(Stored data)
__________________________________________________

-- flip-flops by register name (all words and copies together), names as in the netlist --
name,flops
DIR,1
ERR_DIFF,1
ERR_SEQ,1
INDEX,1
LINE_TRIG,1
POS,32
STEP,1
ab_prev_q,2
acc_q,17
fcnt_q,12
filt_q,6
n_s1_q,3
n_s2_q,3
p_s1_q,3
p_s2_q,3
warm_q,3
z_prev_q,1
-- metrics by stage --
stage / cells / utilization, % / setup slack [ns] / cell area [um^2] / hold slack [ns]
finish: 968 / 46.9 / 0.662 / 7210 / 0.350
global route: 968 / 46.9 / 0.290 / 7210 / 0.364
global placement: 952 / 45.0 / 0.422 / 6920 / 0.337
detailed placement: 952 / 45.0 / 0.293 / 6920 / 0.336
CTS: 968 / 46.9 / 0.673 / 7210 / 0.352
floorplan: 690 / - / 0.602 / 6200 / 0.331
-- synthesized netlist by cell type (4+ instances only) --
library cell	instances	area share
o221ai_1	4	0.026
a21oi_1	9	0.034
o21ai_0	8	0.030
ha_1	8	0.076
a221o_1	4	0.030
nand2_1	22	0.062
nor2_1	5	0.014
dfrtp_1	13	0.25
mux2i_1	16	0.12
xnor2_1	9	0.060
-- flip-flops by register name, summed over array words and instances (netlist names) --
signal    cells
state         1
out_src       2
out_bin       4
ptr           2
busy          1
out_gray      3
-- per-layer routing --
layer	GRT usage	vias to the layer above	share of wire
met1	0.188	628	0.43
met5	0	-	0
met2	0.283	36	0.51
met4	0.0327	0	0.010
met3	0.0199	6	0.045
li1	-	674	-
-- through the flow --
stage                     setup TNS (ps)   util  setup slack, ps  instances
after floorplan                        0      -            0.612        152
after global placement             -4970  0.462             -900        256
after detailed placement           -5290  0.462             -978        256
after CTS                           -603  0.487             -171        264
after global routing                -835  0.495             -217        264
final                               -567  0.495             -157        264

__________________________________________________

Your assignment: Write each record out again exactly.

Result for this task:
-- flip-flops by register name (all words and copies together), names as in the netlist --
name,flops
DIR,1
ERR_DIFF,1
ERR_SEQ,1
INDEX,1
LINE_TRIG,1
POS,32
STEP,1
ab_prev_q,2
acc_q,17
fcnt_q,12
filt_q,6
n_s1_q,3
n_s2_q,3
p_s1_q,3
p_s2_q,3
warm_q,3
z_prev_q,1
-- metrics by stage --
stage / cells / utilization, % / setup slack [ns] / cell area [um^2] / hold slack [ns]
finish: 968 / 46.9 / 0.662 / 7210 / 0.350
global route: 968 / 46.9 / 0.290 / 7210 / 0.364
global placement: 952 / 45.0 / 0.422 / 6920 / 0.337
detailed placement: 952 / 45.0 / 0.293 / 6920 / 0.336
CTS: 968 / 46.9 / 0.673 / 7210 / 0.352
floorplan: 690 / - / 0.602 / 6200 / 0.331
-- synthesized netlist by cell type (4+ instances only) --
library cell	instances	area share
o221ai_1	4	0.026
a21oi_1	9	0.034
o21ai_0	8	0.030
ha_1	8	0.076
a221o_1	4	0.030
nand2_1	22	0.062
nor2_1	5	0.014
dfrtp_1	13	0.25
mux2i_1	16	0.12
xnor2_1	9	0.060
-- flip-flops by register name, summed over array words and instances (netlist names) --
signal    cells
state         1
out_src       2
out_bin       4
ptr           2
busy          1
out_gray      3
-- per-layer routing --
layer	GRT usage	vias to the layer above	share of wire
met1	0.188	628	0.43
met5	0	-	0
met2	0.283	36	0.51
met4	0.0327	0	0.010
met3	0.0199	6	0.045
li1	-	674	-
-- through the flow --
stage                     setup TNS (ps)   util  setup slack, ps  instances
after floorplan                        0      -            0.612        152
after global placement             -4970  0.462             -900        256
after detailed placement           -5290  0.462             -978        256
after CTS                           -603  0.487             -171        264
after global routing                -835  0.495             -217        264
final                               -567  0.495             -157        264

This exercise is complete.